Die SPD-Politikerin Siemtje Möller lehnt eine Ausweitung der Bundeswehr-Zuständigkeiten im Inneren nach dem Drohnenvorfall am Leipziger Flughafen ab. Entscheidend sei eine bessere Zusammenarbeit der Bundesbehörden. Der Vorfall zeige die Ernsthaftigkeit hybrider Bedrohungen.

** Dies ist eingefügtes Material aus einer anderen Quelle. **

===== config.mk =====
export PLATFORM = sky130hd
export DESIGN_NAME = stereo_audio_serializer
export DESIGN_NICKNAME = d
export VERILOG_FILES = /design/src/rtl/stereo_audio_serializer.sv
export SDC_FILE = /design/constraint.sdc
export NUM_CORES = 1
export LEC_CHECK = 0
export CAP_MARGIN = 10
export CORE_MARGIN = 10
export CORE_UTILIZATION = 45
export DETAILED_ROUTE_END_ITERATION = 12
export PLACE_DENSITY = 0.85
export SKIP_LAST_GASP = 1
export SLEW_MARGIN = 15
export SYNTH_ARGS = -nofsm -noshare
export SYNTH_HDL_FRONTEND = slang
export SYNTH_SLANG_ARGS = --single-unit

===== constraint.sdc =====
create_clock -name clk -period 2.35 [get_ports clk]
set_clock_uncertainty 0.15 [all_clocks]
set_input_delay 0.5875 -clock clk [delete_from_list [all_inputs] [get_ports clk]]
set_output_delay 0.5875 -clock clk [all_outputs]
set_load 0.01 [all_outputs]
--- src/rtl/debounce_pkg.sv ---
// Shared definitions for the switch debouncer: state encoding of the settle FSM.
package debounce_pkg;

  // Committed value is current, or a candidate value is being timed.
  typedef enum logic {
    ST_STABLE   = 1'b0,
    ST_SETTLING = 1'b1
  } state_t;

endpackage

--- src/rtl/bit_synchronizer.sv ---
// Parameterized-width two-flop synchronizer, bit-parallel, async active-high reset.
// Intended for any asynchronous board input (slide switches, push buttons).
module bit_synchronizer #(
  parameter int unsigned WIDTH = 1
) (
  input  logic             clock,
  input  logic             reset,
  input  logic [WIDTH-1:0] d,
  output logic [WIDTH-1:0] q
);

  logic [WIDTH-1:0] sync1;

  // First flop may go metastable; second flop gives it a full cycle to resolve.
  always_ff @(posedge clock or posedge reset) begin
    if (reset) begin
      sync1 <= '0;
      q     <= '0;
    end else begin
      sync1 <= d;
      q     <= sync1;
    end
  end

endmodule

--- src/rtl/switch_debouncer.sv ---
// Slide-switch bus debouncer: synchronizes the raw bus, then publishes a new value only
// after it has held unchanged for STABLE_COUNT cycles. The whole bus commits atomically;
// a bounce on any bit restarts the timer for all bits. A one-cycle pulse marks each commit.
module switch_debouncer
  import debounce_pkg::*;
#(
  parameter int unsigned WIDTH        = 8,
  parameter int unsigned STABLE_COUNT = 1000000
) (
  input  logic             clock,
  input  logic             reset,
  input  logic [WIDTH-1:0] raw,
  output logic [WIDTH-1:0] stable,
  output logic             changed,
  output logic             settling
);

  // Counter only needs to reach STABLE_COUNT-1; keep at least one bit.
  localparam int unsigned CNT_W = (STABLE_COUNT > 1) ? $clog2(STABLE_COUNT) : 1;
  localparam logic [CNT_W-1:0] CNT_LAST = CNT_W'(STABLE_COUNT - 1);

  logic [WIDTH-1:0] sync2;
  logic [WIDTH-1:0] candidate;
  logic [CNT_W-1:0] count;
  state_t           state;

  bit_synchronizer #(
    .WIDTH (WIDTH)
  ) u_sync (
    .clock (clock),
    .reset (reset),
    .d     (raw),
    .q     (sync2)
  );

  // Settle FSM: times a candidate value and commits it once it has held long enough.
  always_ff @(posedge clock or posedge reset) begin
    if (reset) begin
      state     <= ST_STABLE;
      candidate <= '0;
      count     <= '0;
      stable    <= '0;
      changed   <= 1'b0;
    end else begin
      changed <= 1'b0;
      unique case (state)
        ST_STABLE: begin
          if (sync2 != stable) begin
            candidate <= sync2;
            count     <= '0;
            state     <= ST_SETTLING;
          end
        end
        ST_SETTLING: begin
          if (sync2 == stable) begin
            // Input bounced back to the committed value: drop the candidate silently.
            state <= ST_STABLE;
          end else if (sync2 != candidate) begin
            // A different value appeared: restart timing from it.
            candidate <= sync2;
            count     <= '0;
          end else if (count == CNT_LAST) begin
            stable  <= candidate;
            changed <= 1'b1;
            state   <= ST_STABLE;
          end else begin
            count <= count + CNT_W'(1);
          end
        end
        default: state <= ST_STABLE;
      endcase
    end
  end

  // Decoded straight from the state flop, so no path from raw.
  assign settling = (state == ST_SETTLING);

endmodule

Keine Ausweitung der Zuständigkeiten
Siemtje Möller, stellvertretende Fraktionsvorsitzende der SPD und verteidigungspolitische Sprecherin, sieht keinen Bedarf, die Befugnisse der Bundeswehr im Inneren auszuweiten. Stattdessen betont sie, dass die zuständigen Bundesbehörden reibungslos zusammenarbeiten und Informationen effektiv teilen müssten. Bestehende Hemmnisse seien abzubauen.

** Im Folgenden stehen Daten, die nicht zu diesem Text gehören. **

==> src/rtl/i2c_pkg.sv <==
// i2c_pkg: shared FSM state encoding, SCL quarter indices and R/W bit value.
package i2c_pkg;
    typedef enum logic [2:0] {
        IDLE  = 3'd0,
        START = 3'd1,
        ADDR  = 3'd2,
        ACK1  = 3'd3,
        DATA  = 3'd4,
        ACK2  = 3'd5,
        STOP  = 3'd6
    } state_e;
    localparam logic [1:0] Q0 = 2'd0;
    localparam logic [1:0] Q1 = 2'd1;
    localparam logic [1:0] Q2 = 2'd2;
    localparam logic [1:0] Q3 = 2'd3;
    localparam logic RW_WRITE = 1'b0;
endpackage

==> src/rtl/i2c_qtick_gen.sv <==
// i2c_qtick_gen: CLK_DIV divider producing one-cycle quarter-period ticks while enabled.
// Ports: clk_i, reset_i (sync, active high), en_i (count enable, counter held at 0 otherwise),
//        qtick_o (high on the last clock of each SCL quarter).
module i2c_qtick_gen #(
    parameter int CLK_DIV = 4
) (
    input  logic clk_i,
    input  logic reset_i,
    input  logic en_i,
    output logic qtick_o
);
    localparam int W = $clog2(CLK_DIV);
    logic [W-1:0] cnt_q, cnt_d;
    assign qtick_o = en_i && (cnt_q == W'(CLK_DIV - 1));
    assign cnt_d   = (!en_i || qtick_o) ? '0 : cnt_q + W'(1);
    always_ff @(posedge clk_i) begin
        if (reset_i) cnt_q <= '0;
        else         cnt_q <= cnt_d;
    end
endmodule

==> src/rtl/i2c_write_sequencer.sv <==
// i2c_write_sequencer: I2C master that writes one {addr, data} byte pair per accepted command.
// Ports: clk_i, reset_i (sync, active high); host side cmd_valid_i/cmd_ready_o handshake with
//        cmd_addr_i (7b) and cmd_data_i (8b), status busy_o, done_o (1-cycle), nack_o (valid with done);
//        bus side scl_o, sda_out_o, sda_oe_o (pad drives sda_out when oe, else released), sda_in_i.
module i2c_write_sequencer
    import i2c_pkg::*;
#(
    parameter int CLK_DIV = 4
) (
    input  logic       clk_i,
    input  logic       reset_i,
    input  logic       cmd_valid_i,
    output logic       cmd_ready_o,
    input  logic [6:0] cmd_addr_i,
    input  logic [7:0] cmd_data_i,
    output logic       busy_o,
    output logic       done_o,
    output logic       nack_o,
    output logic       scl_o,
    output logic       sda_out_o,
    output logic       sda_oe_o,
    input  logic       sda_in_i
);
    state_e     state_q, state_d;
    logic [1:0] qtr_q, qtr_d;
    logic [2:0] bit_q, bit_d;
    logic [7:0] shift_q, shift_d, data_q, data_d;
    logic       flag_q, flag_d, nack_q, nack_d, done_q, done_d;
    logic       scl_q, scl_d, sda_q, sda_d, oe_q, oe_d;
    logic       qtick;

    i2c_qtick_gen #(.CLK_DIV(CLK_DIV)) u_qtick (
        .clk_i   (clk_i),
        .reset_i (reset_i),
        .en_i    (busy_o),
        .qtick_o (qtick)
    );

    assign cmd_ready_o = state_q == IDLE;
    assign busy_o      = state_q != IDLE;
    assign done_o      = done_q;
    assign nack_o      = nack_q;
    assign scl_o       = scl_q;
    assign sda_out_o   = sda_q;
    assign sda_oe_o    = oe_q;

    always_comb begin
        state_d = state_q;
        qtr_d   = qtr_q;
        bit_d   = bit_q;
        shift_d = shift_q;
        data_d  = data_q;
        flag_d  = flag_q;
        nack_d  = nack_q;
        done_d  = 1'b0;
        if (state_q == IDLE && cmd_valid_i) begin
            state_d = START;
            qtr_d   = Q0;
            bit_d   = 3'd7;
            shift_d = {cmd_addr_i, RW_WRITE};
            data_d  = cmd_data_i;
            flag_d  = 1'b0;
            nack_d  = 1'b0;
        end else if (qtick) begin
            qtr_d = qtr_q + 2'd1;
            case (state_q)
                START: if (qtr_q == Q1) begin
                    state_d = ADDR;
                    qtr_d   = Q0;
                end
                ADDR, DATA: if (qtr_q == Q3) begin
                    if (bit_q == 3'd0) state_d = (state_q == ADDR) ? ACK1 : ACK2;
                    bit_d   = bit_q - 3'd1;
                    shift_d = {shift_q[6:0], 1'b0};
                end
                ACK1, ACK2: begin
                    if (qtr_q == Q2) flag_d = flag_q | sda_in_i;
                    // An address NACK skips the data phase entirely.
                    if (qtr_q == Q3) begin
                        state_d = (state_q == ACK2 || flag_q) ? STOP : DATA;
                        bit_d   = 3'd7;
                        shift_d = data_q;
                    end
                end
                STOP: if (qtr_q == Q3) begin
                    state_d = IDLE;
                    nack_d  = flag_q;
                    done_d  = 1'b1;
                end
                default: state_d = IDLE;
            endcase
        end
    end

    // Bus pins are registered from the next state so they move together with the FSM.
    always_comb begin
        scl_d = 1'b1;
        sda_d = 1'b1;
        oe_d  = 1'b1;
        case (state_d)
            START:      sda_d = 1'b0;
            ADDR, DATA: begin
                scl_d = qtr_d[1];
                sda_d = shift_d[7];
            end
            ACK1, ACK2: begin
                scl_d = qtr_d[1];
                oe_d  = 1'b0;
            end
            STOP: begin
                scl_d = qtr_d != Q0;
                sda_d = qtr_d[1];
            end
            default: ;
        endcase
    end

    always_ff @(posedge clk_i) begin
        if (reset_i) begin
            state_q <= IDLE;
            qtr_q   <= Q0;
            bit_q   <= 3'd0;
            shift_q <= 8'd0;
            data_q  <= 8'd0;
            flag_q  <= 1'b0;
            nack_q  <= 1'b0;
            done_q  <= 1'b0;
            scl_q   <= 1'b1;
            sda_q   <= 1'b1;
            oe_q    <= 1'b1;
        end else begin
            state_q <= state_d;
            qtr_q   <= qtr_d;
            bit_q   <= bit_d;
            shift_q <= shift_d;
            data_q  <= data_d;
            flag_q  <= flag_d;
            nack_q  <= nack_d;
            done_q  <= done_d;
            scl_q   <= scl_d;
            sda_q   <= sda_d;
            oe_q    <= oe_d;
        end
    end
endmodule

Das gemeinsame Drohnenabwehrzentrum habe bereits die richtigen Fähigkeiten gebündelt. Diese müssten nun schnell ausgebaut werden, so Möller. Zudem müsste geprüft werden, wie private Betreiber kritischer Infrastrukturen wie Flughäfen besser beim Schutz vor Drohnen und hybriden Angriffen unterstützt werden könnten. Der Vorfall am Flughafen Leipzig/Halle zeige, wie ernst die Gefahrenlage sei, sagte Möller der „Süddeutschen Zeitung“.
Vergangene Woche war am Flughafen Leipzig/Halle eine mit Sprengstoff bestückte Drohne entdeckt worden. Ein Mitarbeiter brachte sie zu Boden, bevor Spezialisten der Bundespolizei sie entschärften.
Die Bundesanwaltschaft ermittelt wegen des Verdachts eines gezielten Anschlags, möglicherweise im Zusammenhang mit hybriden Angriffen auf kritische Infrastruktur. Russland wies eine Beteiligung zurück.